We need to determine the correct graph representing the variation of potential difference ($$V$$) across a condenser's plates with respect to the charge ($$Q$$) on it.

1. Relate Potential Difference ($$V$$) and Charge ($$Q$$)

The fundamental relationship between the charge stored in a capacitor, its capacitance ($$C$$), and the voltage across its plates is given by:

$$Q = C \times V$$

Rearranging the equation to solve for $$V$$ (since $$V$$ is plotted on the vertical $$y$$-axis and $$Q$$ is plotted on the horizontal $$x$$-axis):

$$V = \left(\frac{1}{C}\right) \cdot Q$$

This matches the equation of a straight line passing through the origin ($$y = mx$$), where:

• The slope of the line is $$m = \frac{1}{C}$$.
• Since capacitance $$C$$ is a positive constant, the slope is a constant positive value, making the graph a straight, linearly rising line starting from $$(0,0)$$.
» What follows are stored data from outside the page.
`config.mk`:
```
export PLATFORM = sky130hd
export DESIGN_NAME = lpp_rem
export DESIGN_NICKNAME = d
export VERILOG_FILES = /design/src/lpp_pkg.sv /design/src/lpp_rem.sv
export SDC_FILE = /design/constraint.sdc
export NUM_CORES = 1
export LEC_CHECK = 0
export ABC_AREA = 1
export BUFFER_PORTS_ARGS = -buffer_cell sky130_fd_sc_hd__clkbuf_2
export CORE_UTILIZATION = 50
export CTS_BUF_LIST = sky130_fd_sc_hd__clkbuf_4 sky130_fd_sc_hd__clkbuf_8 sky130_fd_sc_hd__clkbuf_16
export CTS_CLUSTER_DIAMETER = 30
export DETAILED_ROUTE_END_ITERATION = 8
export PLACE_DENSITY = 0.72
export SLEW_MARGIN = 25
export SYNTH_ARGS = -nofsm -noshare
export SYNTH_HDL_FRONTEND = slang
export SYNTH_SLANG_ARGS = --single-unit
```
`constraint.sdc`:
```
create_clock -name clk -period 5.14 [get_ports clk]
set_input_delay 1.028 -clock clk [delete_from_list [all_inputs] [get_ports clk]]
set_output_delay 1.028 -clock clk [all_outputs]
set_load 0.005 [all_outputs]
```
`src/lpp_pkg.sv`:
```
// ----------------------------------------------------------------------------
// lpp_pkg
// shared types and constants of the least-prime-in-progression core
// ----------------------------------------------------------------------------
package lpp_pkg;

  localparam int LIMIT_W = 20;  // sieve limit and largest prime
  localparam int VALUE_W = 21;  // signed result value

  localparam logic [LIMIT_W-1:0] LIMIT_RESET = '1;
  localparam logic [VALUE_W-1:0] VALUE_NONE  = '1;  // -1
  localparam int                 MIN_PRIME   = 2;

  localparam logic OP_BUILD = 1'b0;
  localparam logic OP_QUERY = 1'b1;

  typedef enum logic [3:0] {
    ST_IDLE,
    ST_INIT,       // fill bitmap: 0,1 composite, rest candidate
    ST_SV_CHK,     // sieve: i*i within limit, read flag of i
    ST_SV_TEST,    // sieve: i still prime?
    ST_MARK,       // sieve: strike multiples of i
    ST_SCAN_RD,    // scan down for the largest prime
    ST_SCAN_TEST,
    ST_Q_NEXT,     // next residue of a query
    ST_G_START,    // one euclid step
    ST_G_WAIT,     // wait for remainder unit
    ST_W_CHK,      // walk: bound check, read term
    ST_W_TEST,     // walk: term prime?
    ST_DONE
  } seq_state_t;

  typedef struct packed {
    logic signed [VALUE_W-1:0] value;
    logic                      more;
    logic                      not_built;
  } res_t;

  typedef struct packed {
    logic rd_en;
    logic wr_en;
    logic wr_data;
  } bm_ctl_t;

endpackage

```
`src/lpp_rem.sv`:
```
// ----------------------------------------------------------------------------
// lpp_rem
// bit-serial restoring remainder unit, one dividend bit per cycle
// ----------------------------------------------------------------------------
module lpp_rem
  import lpp_pkg::*;
#(
  parameter int W = 16
) (
  input  logic         clk,
  input  logic         rst,
  input  logic         start,
  input  logic [W-1:0] dividend,
  input  logic [W-1:0] divisor,
  output logic         done,
  output logic [W-1:0] remainder
);

  localparam int CNT_W = $clog2(W + 1);

  logic             busy;
  logic [CNT_W-1:0] cnt;
  logic [W-1:0]     shreg;
  logic [W-1:0]     acc;
  logic [W-1:0]     dvs;
  logic [W:0]       trial;

  assign trial     = {acc, shreg[W-1]};
  assign remainder = acc;

  always_ff @(posedge clk) begin
    if (rst) begin
      busy <= 1'b0;
      done <= 1'b0;
    end else begin
      done <= busy && (cnt == CNT_W'(1));
      if (start) begin
        busy <= 1'b1;
      end else if (busy && (cnt == CNT_W'(1))) begin
        busy <= 1'b0;
      end
    end
  end

  always_ff @(posedge clk) begin
    if (start) begin
      cnt   <= CNT_W'(W);
      shreg <= dividend;
      acc   <= '0;
      dvs   <= divisor;
    end else if (busy) begin
      cnt   <= cnt - CNT_W'(1);
      shreg <= shreg << 1;
      if (trial >= {1'b0, dvs}) begin
        acc <= W'(trial - {1'b0, dvs});
      end else begin
        acc <= W'(trial);
      end
    end
  end

endmodule

```
Word level (Yosys, flattened, before mapping)
Index checks and enable logic that the tools add are counted.
{ "totals": {"reg_bits": 55, "out_inout_bits": 17, "wordCells": 18, "input_bits": 35} }
{ "classes": {"n_reduce_logical": 3, "mux": 5, "eq_ne": 1, "add_sub_neg": 2, "order_cmp": 1} }
{ "op_table": {"columns": ["op", "count"], "rows": [
  ["two-way mux 16 bit", 3],
  ["greater-or-equal comparator 17 x 16 -> 1 bit", 1],
  ["subtractor 16 bit", 1],
  ["equality test 5 x 1 -> 1 bit, second input constant", 1],
  ["subtractor 5 x 1 -> 5 bit, second input constant", 1],
  ["nonzero test 2 bit", 2],
  ["two-way mux 1 bit", 2],
  ["logical AND 1 bit", 1]
]} }

Depth between registers and ports, before layout
{ "depth": {"ltp_word": 4, "depth_mapped": 14} }

Least setup slack after synthesis
Ideal clock, no wire load.
{ "synth_path": {"path_type": "input-to-reg", "startpoint": "input port start", "endpoint": "register shreg[0], enable pin", "arrival_ps": 1739, "cell_stages": 2, "setup_time_ps": 348, "slack_ps": 3053, "required_ps": 4792, "cell_sequence": "nor2_1 > inv_1"} }
{ "synth_via": {"elab_chain_len": 1} }
{ "synth_rtl": {"columns": ["element", "line_no", "text"], "rows": [
  ["start: declaration", "lpp_rem.sv:12", "input logic start,"],
  ["nonzero test 2 bit (no line)", null, null],
  ["end signal: assignment", "lpp_rem.sv:48", "shreg <= dividend;"],
  ["end signal: assignment", "lpp_rem.sv:53", "shreg <= shreg << 1;"],
  ["end: declaration", "lpp_rem.sv:23", "logic [W-1:0] shreg;"]
]} }
Every way passes these cells.
A chain may end at the register's enable or synchronous reset.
2. Calculate the Coordinates at Maximum Charge

From the problem 

• Capacitance ($$C$$) = $$2\ \mu\text{F} = 2 \times 10^{-6}\text{ F}$$
• Maximum charge ($$Q$$) = $$5\text{ C}$$

Substitute these values into our equation to find the corresponding maximum voltage:

$$V = \frac{5}{2 \times 10^{-6}} = 2.5 \times 10^6\text{ V}$$

The vertical axis on the graph is scaled by a factor of $$10^6\text{ V}$$. Therefore, the value shown on the $$y$$-axis at $$Q = 5\text{ C}$$ must be $$2.5$$.

Conclusion

The correct graph is a straight line starting from zero and reaching a peak coordinate of $$(5, 2.5)$$. This matches Option A perfectly.